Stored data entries
↓

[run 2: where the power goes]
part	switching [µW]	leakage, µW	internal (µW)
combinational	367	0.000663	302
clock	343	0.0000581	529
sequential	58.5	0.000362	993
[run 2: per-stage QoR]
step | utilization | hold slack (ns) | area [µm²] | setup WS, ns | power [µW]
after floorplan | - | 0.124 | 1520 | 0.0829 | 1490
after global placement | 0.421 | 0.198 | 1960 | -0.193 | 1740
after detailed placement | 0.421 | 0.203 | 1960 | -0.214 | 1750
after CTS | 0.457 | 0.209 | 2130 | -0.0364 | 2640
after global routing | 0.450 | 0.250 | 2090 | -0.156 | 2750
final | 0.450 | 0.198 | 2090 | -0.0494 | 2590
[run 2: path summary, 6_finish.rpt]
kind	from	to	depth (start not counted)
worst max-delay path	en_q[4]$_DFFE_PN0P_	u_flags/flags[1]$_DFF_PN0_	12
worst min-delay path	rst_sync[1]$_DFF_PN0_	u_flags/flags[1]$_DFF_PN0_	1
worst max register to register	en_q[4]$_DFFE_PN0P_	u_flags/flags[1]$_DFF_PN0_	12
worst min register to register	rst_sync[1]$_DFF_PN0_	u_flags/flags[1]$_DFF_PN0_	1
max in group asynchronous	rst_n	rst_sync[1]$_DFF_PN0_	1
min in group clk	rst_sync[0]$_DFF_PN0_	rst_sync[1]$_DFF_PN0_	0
### src/rtl/sram_lane_pkg.sv
package sram_lane_pkg;

    localparam int NUM_LANES = 2;
    localparam int LANE_W    = 8;
    localparam int WORD_W    = NUM_LANES * LANE_W;

    typedef logic [NUM_LANES-1:0] lane_mask_t;
    typedef logic [WORD_W-1:0]    word_t;

    typedef enum logic [2:0] {
        ST_IDLE,
        ST_RD_ACCESS,
        ST_RD_CAPTURE,
        ST_WR_SETUP,
        ST_WR_PULSE,
        ST_WR_RECOVER,
        ST_TURNAROUND
    } ctrl_state_e;

    typedef struct packed {
        lane_mask_t mask;
        word_t      wdata;
    } held_req_t;

    function automatic word_t lane_bits(lane_mask_t m);
        word_t w;
        for (int i = 0; i < NUM_LANES; i++) begin
            w[i*LANE_W +: LANE_W] = {LANE_W{m[i]}};
        end
        return w;
    endfunction

endpackage

### src/rtl/sram_lane_timer.sv
module sram_lane_timer #(
    parameter int CNT_W = 2
) (
    input  logic             clk,
    input  logic             rst,
    input  logic             load,
    input  logic [CNT_W-1:0] load_val,
    output logic             done
);

    logic [CNT_W-1:0] cnt_q;

    always_ff @(posedge clk) begin
        if (rst) begin
            cnt_q <= '0;
        end else if (load) begin
            cnt_q <= load_val;
        end else if (cnt_q != '0) begin
            cnt_q <= cnt_q - CNT_W'(1);
        end
    end

    assign done = (cnt_q == '0);

endmodule

### src/rtl/sram_lane_capture.sv
module sram_lane_capture
    import sram_lane_pkg::*;
(
    input  logic       clk,
    input  logic       rst,
    input  logic       clear,
    input  logic       capture,
    input  lane_mask_t mask,
    input  word_t      dq_in,
    output word_t      rdata
);

    for (genvar g = 0; g < NUM_LANES; g++) begin : g_lane
        always_ff @(posedge clk) begin
            if (rst || clear) begin
                rdata[g*LANE_W +: LANE_W] <= '0;
            end else if (capture) begin
                rdata[g*LANE_W +: LANE_W] <= mask[g] ? dq_in[g*LANE_W +: LANE_W] : '0;
            end
        end
    end

endmodule

### src/rtl/sram_lane_ctrl.sv
module sram_lane_ctrl
    import sram_lane_pkg::*;
#(
    parameter int ADDR_W    = 16,
    parameter int READ_CYC  = 2,
    parameter int WRITE_CYC = 1,
    parameter int SETUP_CYC = 1,
    parameter int TURN_CYC  = 1
) (
    input  logic                 clk,
    input  logic                 rst,
    input  logic                 req_valid,
    output logic                 req_ready,
    input  logic [ADDR_W-1:0]    req_addr,
    input  logic                 req_write,
    input  logic [NUM_LANES-1:0] req_mask,
    input  logic [WORD_W-1:0]    req_wdata,
    output logic                 rsp_valid,
    output logic [WORD_W-1:0]    rsp_rdata,
    output logic [ADDR_W-1:0]    mem_addr,
    output logic                 mem_cs_n,
    output logic                 mem_oe_n,
    output logic                 mem_we_n,
    output logic [NUM_LANES-1:0] mem_be_n,
    output logic [WORD_W-1:0]    mem_dq_out,
    output logic                 mem_dq_oe,
    input  logic [WORD_W-1:0]    mem_dq_in
);

    localparam int MAX_A = (READ_CYC > WRITE_CYC) ? READ_CYC : WRITE_CYC;
    localparam int MAX_B = (SETUP_CYC > TURN_CYC) ? SETUP_CYC : TURN_CYC;
    localparam int MAX_C = (MAX_A > MAX_B) ? MAX_A : MAX_B;
    localparam int CNT_W = (MAX_C > 1) ? $clog2(MAX_C) : 1;

    localparam logic [CNT_W-1:0] READ_LD  = CNT_W'(READ_CYC - 1);
    localparam logic [CNT_W-1:0] WRITE_LD = CNT_W'(WRITE_CYC - 1);
    localparam logic [CNT_W-1:0] SETUP_LD = CNT_W'(SETUP_CYC - 1);
    localparam logic [CNT_W-1:0] TURN_LD  = CNT_W'(TURN_CYC - 1);

    ctrl_state_e       state_q, state_d;
    held_req_t         held_q;
    logic [ADDR_W-1:0] addr_q;
    logic              skip_q, skip_d;
    logic              accept, capture;
    logic              t_load, t_done;
    logic [CNT_W-1:0]  t_val;
    logic              chip_on;

    sram_lane_timer #(.CNT_W(CNT_W)) u_timer (
        .clk      (clk),
        .rst      (rst),
        .load     (t_load),
        .load_val (t_val),
        .done     (t_done)
    );

    sram_lane_capture u_capture (
        .clk     (clk),
        .rst     (rst),
        .clear   (accept),
        .capture (capture),
        .mask    (held_q.mask),
        .dq_in   (mem_dq_in),
        .rdata   (rsp_rdata)
    );

    assign accept = (state_q == ST_IDLE) && req_valid;

    always_comb begin
        state_d = state_q;
        t_load  = 1'b0;
        t_val   = '0;
        skip_d  = 1'b0;
        capture = 1'b0;
        unique case (state_q)
            ST_IDLE: begin
                if (req_valid) begin
                    if (req_mask == '0) begin
                        skip_d = 1'b1;
                    end else if (req_write) begin
                        state_d = ST_WR_SETUP;
                        t_load  = 1'b1;
                        t_val   = SETUP_LD;
                    end else begin
                        state_d = ST_RD_ACCESS;
                        t_load  = 1'b1;
                        t_val   = READ_LD;
                    end
                end
            end
            ST_RD_ACCESS: begin
                if (t_done) begin
                    capture = 1'b1;
                    state_d = ST_RD_CAPTURE;
                end
            end
            ST_RD_CAPTURE: begin
                state_d = ST_TURNAROUND;
                t_load  = 1'b1;
                t_val   = TURN_LD;
            end
            ST_TURNAROUND: begin
                if (t_done) state_d = ST_IDLE;
            end
            ST_WR_SETUP: begin
                if (t_done) begin
                    state_d = ST_WR_PULSE;
                    t_load  = 1'b1;
                    t_val   = WRITE_LD;
                end
            end
            ST_WR_PULSE: begin
                if (t_done) state_d = ST_WR_RECOVER;
            end
            ST_WR_RECOVER: state_d = ST_IDLE;
            default:       state_d = ST_IDLE;
        endcase
    end

    always_ff @(posedge clk) begin
        if (rst) begin
            state_q <= ST_IDLE;
            held_q  <= '0;
            addr_q  <= '0;
            skip_q  <= 1'b0;
        end else begin
            state_q <= state_d;
            skip_q  <= skip_d;
            if (accept) begin
                addr_q       <= req_addr;
                held_q.mask  <= req_mask;
                held_q.wdata <= req_wdata;
            end
        end
    end

    assign chip_on = (state_q == ST_RD_ACCESS) || (state_q == ST_WR_SETUP) ||
                     (state_q == ST_WR_PULSE)  || (state_q == ST_WR_RECOVER);

    for (genvar g = 0; g < NUM_LANES; g++) begin : g_be
        assign mem_be_n[g] = !(chip_on && held_q.mask[g]);
    end

    assign mem_cs_n   = !chip_on;
    assign mem_oe_n   = (state_q != ST_RD_ACCESS);
    assign mem_we_n   = (state_q != ST_WR_PULSE);
    assign mem_dq_oe  = (state_q == ST_WR_SETUP) || (state_q == ST_WR_PULSE) ||
                        (state_q == ST_WR_RECOVER);
    assign mem_dq_out = held_q.wdata;
    assign mem_addr   = addr_q;
    assign req_ready  = (state_q == ST_IDLE);
    assign rsp_valid  = (state_q == ST_RD_CAPTURE) || (state_q == ST_WR_RECOVER) || skip_q;

endmodule

### config.mk
export PLATFORM = sky130hd
export DESIGN_NAME = sram_lane_ctrl
export DESIGN_NICKNAME = d
export VERILOG_FILES = /design/src/rtl/sram_lane_pkg.sv /design/src/rtl/sram_lane_timer.sv /design/src/rtl/sram_lane_capture.sv /design/src/rtl/sram_lane_ctrl.sv
export SDC_FILE = /design/constraint.sdc
export NUM_CORES = 1
export LEC_CHECK = 0
export BUFFER_PORTS_ARGS = -buffer_cell sky130_fd_sc_hd__buf_2
export CAP_MARGIN = 5
export CORE_MARGIN = 1.5
export CORE_UTILIZATION = 46
export CTS_CLUSTER_SIZE = 12
export DETAILED_ROUTE_END_ITERATION = 8
export PLACE_DENSITY_LB_ADDON = 0.08
export SYNTH_ARGS = -nofsm -noshare
export SYNTH_HDL_FRONTEND = slang
export SYNTH_HIERARCHICAL = 1
export SYNTH_SLANG_ARGS = --single-unit
### constraint.sdc
create_clock -name clk -period 1.8 [get_ports clk]
set_input_delay 0.09 -clock clk [delete_from_list [all_inputs] [get_ports clk]]
set_output_delay 0.09 -clock clk [all_outputs]
set_load 0.01 [all_outputs]
==> impl_metrics.toml <==
[timing]
worst_slew_pin_slew_ns = 0.379
maxSlewViolCount = 0
finalHoldViolCount = 0
period_needed_ns = 1.62
fin_setup_tns_ns = 0
clock.fmax_ghz = 0.618
rsz0062_at_grt = "no"
setup_viol = 0
min_period_over_period_pct = 89.9
max_slew_margin_pct = 74.7
finalClockSkew_ns = 0.00684

[synthesis]
ys_seq_area_share_pct = 46.9
syn_area_per_cell_um2 = 8.27
syn_inst = 284
ys_seq_elements = 55
yosysWarnings = 6
syn_nets = 338
ys_types = 34
synthesis.area_um2 = 2350

[final_layout]
drive_above_1_share_pct = 37.3
final_cell_mix = "109 x buf_2, 75 x nand2_1, 55 x dfxtp_1"
diodes = 0
fin_nets = 428
layout_commonest_cell = "buf_2"
fillCellCount = 497
area_growth_pct = 23.5
stdcell_area_um2 = 2900

[cts]
clock_sinks = 55
numCtsBuffers = 5
cts.path.max_buffers = 2
root_buffer = "clkbuf_8"
cts_max_level = 2
clk_latency_ns = 0.30
cts_tree = "built"
clk_pin_slew_ns = 0.09

[power_and_ir_drop]
ir_drop_v = 0.000659
p_per_area_nw_per_um2 = 1080
p_leak_nw = 1.30

[route]
routed_wl_mm = 5.12
drcViolationCount = 0
dr.pass1.iters = 4
wire_per_inst_um = 11.6
via_per_inst = 4.76
vias = 2104
drt_iter0_drc = 59
ant_nets = 0

[global_routing]
grt_max_degree = 36
grt_overflow = 0
grt_pass1_vias = 1810
grt_pass1_wl_mm = 7.98
track_usage_pct = 18.3
antenna_found_initial = 0

[critical_path]
cp-end-kind = "flop"
crit_fanout = 22
worst-setup-path-type = "flop to flop"
cp.arrival_ns = 1.87
r2r-start = "state_q[2]$_SDFFE_PP0P_"
critPathLaunchType = "flop"
crit_start = "state_q[2]$_SDFFE_PP0P_"
critical_path_required_ns = 2.05

[die]
start_util_pct = 48.8
die_x_um = 74.5
num_rows = 25
die_h_um = 74.5
ios = 110
die-area_um2 = 5550
coreArea_um2 = 4820

[placement]
hpwl_mm = 3.59
placed_cell_area_um2 = 2800
io_buffers = 109
place_congestion = 0.737

[hold_path]
hp-class = "input pin to flop"
hp-start = "req_wdata[6]"

[outcome]
outcome = "finished, final reports clean"

[flow_run]
drv_cap = 0
[cells by family after synthesis]
group | share of synthesized area, %
buffers and inverters | 12.0
and+or+nand+nor | 23.9
AOI/OAI and AO/OA | 16.5
DFF | 46.9
xor gates and xnor gates | 0.373
muxes | 0.426
[Yosys cell counts]
library cell / number / share of area, %
or4_1: 1 / 0.32
nor3_1: 2 / 0.43
clkbuf_1: 9 / 1.4
nor4_1: 1 / 0.27
a211o_1: 2 / 0.75
and3_1: 1 / 0.27
and3b_1: 1 / 0.37
o2bb2ai_1: 1 / 0.37
clkinv_4: 1 / 0.37
nand2_1: 75 / 12
a211oi_2: 1 / 0.53
buf_4: 17 / 5.4
o31ai_1: 1 / 0.32
buf_6: 5 / 2.4
buf_2: 5 / 1.1
o21ai_0: 2 / 0.43
dfxtp_1: 55 / 47
nor2_1: 7 / 1.1
nor3b_1: 1 / 0.32
o41ai_1: 1 / 0.37
nand2b_1: 16 / 4.3
o21ai_1: 1 / 0.21
nand3_1: 16 / 3.4
a21o_1: 1 / 0.32
a21oi_1: 39 / 8.3
a2111oi_0: 1 / 0.37
a21oi_2: 12 / 4.5
buf_12: 1 / 0.85
or4b_1: 1 / 0.43
inv_1: 3 / 0.48
mux2i_1: 1 / 0.43
xnor2_1: 1 / 0.37
or2_1: 1 / 0.27
or4b_2: 1 / 0.43
[registers in the layout, indices dropped and copies added, names as in the netlist]
signal / flops
skip_q: 1
mem_addr: 16
state_q: 3
held_q: 2
mem_dq_out: 16
u_timer/cnt_q: 1
u_capture/rdata: 16
[timing repair]
| item | in CTS | in global routing |
|---|---|---|
| setup buffers | 0 | 0 |
| hold endpoints to repair | 1 | 0 |
| resized for setup | 0 | 0 |
| hold buffers | 2 | 0 |
[report_power, final]
group | internal, W | switching (W)
Sequential | 0.00135 | 0.0000760
Clock | 0.000273 | 0.000387
Combinational | 0.000421 | 0.000613
[layout make-up]
cell class                 instances  area, um^2  area share (%)
clock inverter                     2        12.5           0.431
inverter                           4        20.0           0.690
tap                               67        83.8            2.89
timing repair buffer             120         646            22.3
clock buffer                       6        72.6            2.50
multi-input combinational        188         966            33.3
sequential                        55        1100            37.9
[path summary, 6_finish.rpt]
kind	endpoint	slack, ns	cells past startpoint
worst max register to register	u_timer/cnt_q$_SDFF_PP0_	0.18	5
worst min register to register	mem_addr[14]$_SDFFE_PP0P_	0.46	2
worst min-delay path	mem_dq_out[6]$_SDFFE_PP0P_	0.01	3
worst max-delay path	u_timer/cnt_q$_SDFF_PP0_	0.18	5
[stage by stage]
stage                     cells  util, %  hold slack, ns  power (W)  setup WS (ns)
final                       442     60.2          0.0108    0.00312          0.181
after global routing        442     60.2         0.00770    0.00334         0.0467
after CTS                   442     60.2         0.00190    0.00317          0.182
after detailed placement    432     58.1           0.315    0.00250          0.208
after global placement      432     58.1           0.316    0.00249          0.246
after floorplan             284        -           0.167    0.00227          0.113
[metal layers]
metal / track usage (%) / wire, um / share of wire (%) / up-vias
li1: - / - / - / 1097
met1: 23.4 / 2350 / 46 / 928
met3: 6.23 / 436 / 8.5 / 6
met5: 0 / 0 / 0 / -
met2: 29.7 / 2280 / 45 / 73
met4: 4.85 / 46 / 0.90 / 0
[worst max-delay path, cell delays in order, from the launching register on]
cell and delay [ns]:
dfxtp_1 0.32, or4b_1 0.59, clkinv_4 0.18, o21ai_1 0.12, a211oi_2 0.19, and3b_1 0.17
Note: power is estimated with default switching activity, not from simulation.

↑

== WHAT THE TASK ASKS ==
Every line of the entries above that includes "summary" should be copied.

== OUTPUT FOR THIS TASK ==
[run 2: path summary, 6_finish.rpt]
[path summary, 6_finish.rpt]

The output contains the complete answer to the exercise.